2013年1月7日(月) 20時53分(タイ時間)
【タイ】10日で任期満了となるスクムパン・バンコク都知事(左写真)は7日、9日付で辞任する考えを明らかにした。バンコク都知事選は規定では都知事の任期満了から45日以内、都知事がそれ以前に辞任した場合は60日以内に選挙が行われることになっている。選挙委員会はスクムパン氏の辞任の意向を受け、2月中を予定していた都知事選の投票日を3月3日に延期する方針を示した。

 スクムパン氏は野党民主党の公認候補として2期目を目指している。任期満了直前の辞任については、選挙期間を長くするのが辞任の目的で、それ以外の理由はないとしている。

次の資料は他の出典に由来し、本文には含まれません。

[config.mk]
export PLATFORM = sky130hd
export DESIGN_NAME = dual_lane_dac_writer
export DESIGN_NICKNAME = d
export VERILOG_FILES = /design/src/rtl/dual_lane_dac_pkg.sv /design/src/rtl/spi_half_timer.sv /design/src/rtl/spi_frame_seq.sv /design/src/rtl/spi_lane_shift.sv /design/src/rtl/dual_lane_dac_writer.sv
export SDC_FILE = /design/constraint.sdc
export NUM_CORES = 1
export LEC_CHECK = 0
export ABC_AREA = 0
export BUFFER_PORTS_ARGS = -buffer_cell sky130_fd_sc_hd__buf_2
export CAP_MARGIN = 0
export CELL_PAD_IN_SITES_DETAIL_PLACEMENT = 0
export CELL_PAD_IN_SITES_GLOBAL_PLACEMENT = 1
export CORE_ASPECT_RATIO = 0.9
export CORE_MARGIN = 2
export CORE_UTILIZATION = 40
export CTS_BUF_LIST = sky130_fd_sc_hd__clkbuf_16
export DETAILED_ROUTE_END_ITERATION = 6
export PLACE_DENSITY = 0.81
export SLEW_MARGIN = 20
export SYNTH_ARGS = -nofsm -noshare
export SYNTH_HDL_FRONTEND = slang
export SYNTH_SLANG_ARGS = --single-unit
export TNS_END_PERCENT = 1
[constraint.sdc]
create_clock -name clk_i -period 3.2 [get_ports clk_i]
set_input_delay 0.16 -clock clk_i [delete_from_list [all_inputs] [get_ports clk_i]]
set_output_delay 0.16 -clock clk_i [all_outputs]
set_load 0.005 [all_outputs]
[src/rtl/dual_lane_dac_pkg.sv]
package dual_lane_dac_pkg;
  typedef enum logic [1:0] {
    ST_IDLE,
    ST_LEAD,
    ST_LOW,
    ST_HIGH
  } seq_state_e;
endpackage

[src/rtl/spi_half_timer.sv]
module spi_half_timer #(
  parameter int HALF_DIV = 4
) (
  input  logic clk_i,
  input  logic rst_ni,
  input  logic run_i,
  output logic tick_o
);
  localparam int CNT_W = (HALF_DIV > 1) ? $clog2(HALF_DIV) : 1;
  localparam logic [CNT_W-1:0] LAST = CNT_W'(HALF_DIV - 1);

  logic [CNT_W-1:0] cnt_q;

  assign tick_o = run_i && (cnt_q == LAST);

  always_ff @(posedge clk_i or negedge rst_ni) begin
    if (!rst_ni)                cnt_q <= '0;
    else if (!run_i || tick_o)  cnt_q <= '0;
    else                        cnt_q <= cnt_q + 1'b1;
  end
endmodule

[src/rtl/spi_frame_seq.sv]
module spi_frame_seq
  import dual_lane_dac_pkg::*;
#(
  parameter int FRAME_W = 16
) (
  input  logic clk_i,
  input  logic rst_ni,
  input  logic start_i,
  input  logic tick_i,
  output logic run_o,
  output logic load_o,
  output logic shift_o,
  output logic cs_n_o,
  output logic sclk_o,
  output logic busy_o,
  output logic done_o
);
  localparam int BIT_W = $clog2(FRAME_W);
  localparam logic [BIT_W-1:0] LAST_BIT = BIT_W'(FRAME_W - 1);

  seq_state_e       state_q;
  logic [BIT_W-1:0] bit_q;
  logic             last_rise;

  assign last_rise = (bit_q == LAST_BIT);
  assign run_o     = (state_q != ST_IDLE);
  assign busy_o    = run_o;
  assign load_o    = (state_q == ST_IDLE) && start_i;
  // no shift on the first falling edge: bit 15 is already on the line
  assign shift_o   = (state_q == ST_HIGH) && tick_i && !last_rise;

  always_ff @(posedge clk_i or negedge rst_ni) begin
    if (!rst_ni) begin
      state_q <= ST_IDLE;
      bit_q   <= '0;
      cs_n_o  <= 1'b1;
      sclk_o  <= 1'b1;
      done_o  <= 1'b0;
    end else begin
      done_o <= 1'b0;
      unique case (state_q)
        ST_IDLE: begin
          if (start_i) begin
            state_q <= ST_LEAD;
            cs_n_o  <= 1'b0;
            bit_q   <= '0;
          end
        end
        ST_LEAD: begin
          if (tick_i) begin
            sclk_o  <= 1'b0;
            state_q <= ST_LOW;
          end
        end
        ST_LOW: begin
          if (tick_i) begin
            sclk_o  <= 1'b1;
            state_q <= ST_HIGH;
          end
        end
        ST_HIGH: begin
          if (tick_i) begin
            if (last_rise) begin
              cs_n_o  <= 1'b1;
              done_o  <= 1'b1;
              state_q <= ST_IDLE;
            end else begin
              bit_q   <= bit_q + 1'b1;
              sclk_o  <= 1'b0;
              state_q <= ST_LOW;
            end
          end
        end
        default: state_q <= ST_IDLE;
      endcase
    end
  end
endmodule

[src/rtl/spi_lane_shift.sv]
module spi_lane_shift #(
  parameter int FRAME_W = 16
) (
  input  logic               clk_i,
  input  logic               rst_ni,
  input  logic               load_i,
  input  logic               shift_i,
  input  logic [FRAME_W-1:0] frame_i,
  output logic               mosi_o
);
  logic [FRAME_W-1:0] sr_q;

  assign mosi_o = sr_q[FRAME_W-1];

  always_ff @(posedge clk_i or negedge rst_ni) begin
    if (!rst_ni)      sr_q <= '0;
    else if (load_i)  sr_q <= frame_i;
    else if (shift_i) sr_q <= {sr_q[FRAME_W-2:0], 1'b0};
  end
endmodule

[src/rtl/dual_lane_dac_writer.sv]
module dual_lane_dac_writer #(
  parameter int HALF_DIV = 4,
  parameter int CTRL_W   = 8,
  parameter int DATA_W   = 8
) (
  input  logic              clk_i,
  input  logic              rst_ni,
  input  logic              start_i,
  input  logic [CTRL_W-1:0] ctrl_a_i,
  input  logic [DATA_W-1:0] data_a_i,
  input  logic [CTRL_W-1:0] ctrl_b_i,
  input  logic [DATA_W-1:0] data_b_i,
  output logic              cs_n_o,
  output logic              sclk_o,
  output logic              mosi_a_o,
  output logic              mosi_b_o,
  output logic              busy_o,
  output logic              done_o
);
  localparam int FRAME_W = CTRL_W + DATA_W;
  localparam int N_LANES = 2;

  logic run, tick, load, shift;
  logic [N_LANES-1:0][FRAME_W-1:0] frame;
  logic [N_LANES-1:0]              mosi;

  assign frame[0] = {ctrl_a_i, data_a_i};
  assign frame[1] = {ctrl_b_i, data_b_i};
  assign mosi_a_o = mosi[0];
  assign mosi_b_o = mosi[1];

  spi_half_timer #(.HALF_DIV(HALF_DIV)) u_timer (
    .clk_i  (clk_i),
    .rst_ni (rst_ni),
    .run_i  (run),
    .tick_o (tick)
  );

  spi_frame_seq #(.FRAME_W(FRAME_W)) u_seq (
    .clk_i   (clk_i),
    .rst_ni  (rst_ni),
    .start_i (start_i),
    .tick_i  (tick),
    .run_o   (run),
    .load_o  (load),
    .shift_o (shift),
    .cs_n_o  (cs_n_o),
    .sclk_o  (sclk_o),
    .busy_o  (busy_o),
    .done_o  (done_o)
  );

  for (genvar g = 0; g < N_LANES; g++) begin : g_lane
    spi_lane_shift #(.FRAME_W(FRAME_W)) u_lane (
      .clk_i   (clk_i),
      .rst_ni  (rst_ni),
      .load_i  (load),
      .shift_i (shift),
      .frame_i (frame[g]),
      .mosi_o  (mosi[g])
    );
  end
endmodule

==> results by group <==
Clocking
  • Hold Buf Count CTS: 0
  • Clock Latency Late Sink: 0.28 ns
  • Clk buf depth: 2
  • Post_cts resized: 0
  • Clock root buffer: clkbuf_16
  • CTS buffer count: 5
  • # Post-CTS Setup Buffers: 0
  • Clk sinks: 43
  • H-tree depth: 2
  • Reg clk slew, reported paths: 0.06 ns
  • CTS tree: yes

Synth
  • Synth top area share: 44.83%
  • Post-synth cell types: 30
  • Cell Area, Synth: 2288 sq um
  • Synthesized area per cell: 10.08 sq um
  • Number of synthesized flops with an enable pin: 0
  • Main area contributors after synthesis: dfrtp_1 (45%), o221ai_2 (18%), nand3_1 (7.9%)
  • Post-synthesis net count: 264
  • Register bit total from synthesis: 43
  • Synth Warn #: 0
  • Synth Instances: 227
  • Ys flop type: dfrtp_1
  • Sequential area share after synthesis: 47.13%
  • Synth area leader: dfrtp_1
  • Ys async rst share: 100.0%

Status
  • Status: finished clean

STA
  • Final hold vios: 0
  • Final setup viols: 0
  • Rel. slew slack: 31.42%
  • RSZ-0062 raised after global routing: false
  • Setup Skew: 0.003258 ns
  • Worst slew pin tran: 1.029 ns
  • Hold WS: 0.02310 ns
  • FMAX: 462.1 MHz
  • Final Cycle Share: 67.62%
  • Slew Viols, Final: 0
  • Fin Setup TNS: 0 ns
  • Crit path time final: 2.164 ns
  • Fin worst setup slack: 1.036 ns

Route
  • Vias: 1,725
  • Routed wire length: 4363 um
  • Per-cell routed wire length: 13.30 um
  • Vias/cell: 5.259
  • First-pass DRT Iterations: 4
  • DRC: 0
  • Starting DRT DRC Count: 149
  • Routed Antenna Nets: 0

Setup path
  • Slowest cell on the critical path: and3_1
  • Beginning of the worst register-to-register path: u_timer.cnt_q[0]$_DFF_PN0_
  • R2r worst-path depth: 5
  • Crit. Startpoint: u_timer.cnt_q[0]$_DFF_PN0_
  • Worst Path Required: 3.33 ns
  • Critical path class: flip-flop to flip-flop
  • Worst stage delay on the critical path: 0.54 ns
  • FF-to-FF End: g_lane[0].u_lane.sr_q[6]$_DFFE_PN0P_
  • Crit start category: flip-flop
  • Worst Path Max Fanout: 32
  • Critical Path Sink: g_lane[0].u_lane.sr_q[6]$_DFFE_PN0P_
  • Cells along the critical path: ha_1, and3_1, and2_2, buf_4, o221ai_1
  • CP arrival: 2.29 ns
  • Setup slack, reg-to-reg: 1.04 ns
  • Critical Path End Type: flip-flop

Final layout
  • Layout area overhead: 14.27%
  • Layout cells sized above 1: 33.33%
  • Final net count: 294
  • Ant. Diodes: 0
  • Final std cells w/o fill: 328
  • Fillers: 561
  • Post-layout util: 46.74%

GRT
  • Pin count of the biggest net entering global routing: 44
  • Initial antenna violation count: 0
  • Met2 Resource Use GR: 24.27%
  • M1 GR Usage: 20.45%
  • First-pass GRT wire length: 7672 um
  • GR Layer Usage met3: 4.117%
  • Top Usage Layer GRT: met2
  • All-Layer GR Usage: 15.10%
  • Number of global-route vias before repair: 1,656
  • GR Overflow Total: 0

Flow run
  • Max cap viols: 0

Placement
  • Dpl cells: 320
  • Final RePlAce weighted congestion: 0.6935
  • DP HPWL: 2886 um
  • Port-buffer cells: 40
  • Dpl ws: 1.037 ns

Floorplanning
  • Core ar.: 5595 sq um
  • Die X: 83.73 um
  • # rows: 26
  • I/O pin cnt: 41
  • Die area: 6343 sq um
  • Initial Utilization: 40.90%
  • Die Ht: 75.76 um

Worst hold path
  • HP Class: input port to asynchronous set/reset pin

Power
  • PD cells: 850.1 nW/um^2
  • Peak supply drop: 336.9 uV
  • Leak Pwr: 1.252 nW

 スクムパン氏はバンコク都庁が昨年5月、バンコク高架電車BTSを運行するバンコク・マストランジット・システム社(BTSC)にBTSの運行を長期委託する契約を結んだことで、タイ法務省特捜局(DSI)の捜査を受けている。民主党のアピシット党首(前首相)はスクムパン氏の辞意表明に先立ち、公正な選挙のためスクムパン氏が辞任すると話していた。

 問題の契約は、BTSの路線のうち、バンコク都庁が所有するスクムビット線オンヌット—ベーリン間(5・3キロ)とシーロム線タークシン橋—ウォンウィエンヤイ間(2・2キロ)、2029年にBTSCの所有運行権が切れるその他の区間などの運行を、2042年までBTSに委託し、バンコク都庁が同社に総額1900億バーツを支払うというもの。DSIは、契約は内相の認可を得ておらず、不正の疑いがあるとしている。

 スクムパン氏は2009年1月の都知事選で、タクシン元首相派の元俳優・歌手や王族のテレビキャスターらを破り当選した。就任後は支持率が今ひとつ伸び悩み、2011年にバンコクを襲った大洪水では政府との衝突で話題となった。民主党執行部の一部はスクムパン氏の仕事ぶりに不満を抱いていると報じられた。

 タイ国立開発行政研究院(NIDA)が昨年12月25日—今年1月4日に18歳以上のバンコク都民を対象に行なった都知事候補の支持率調査(回答者3356人)で、スクムパン氏は24・1%で1位だった。2位はタクシン派政権与党プアタイが擁立を検討しているとされるポンサパット副警察長官兼麻薬取締委員会事務局長で17・5%、3位はセーリーピスット元警察長官で9・5%。

〈スクムパン・ボリパット〉
1952年生まれ。タイ王族で、チュラロンコン大王のひ孫に当たる。英オックスフォード大学で政治学、経済学の学位を取得。米ジョージタウン大学国際関係学修士。チュラロンコン大学准教授、チャーチャーイ首相顧問(1988—1989年)などを経て、1997—2001年副外相。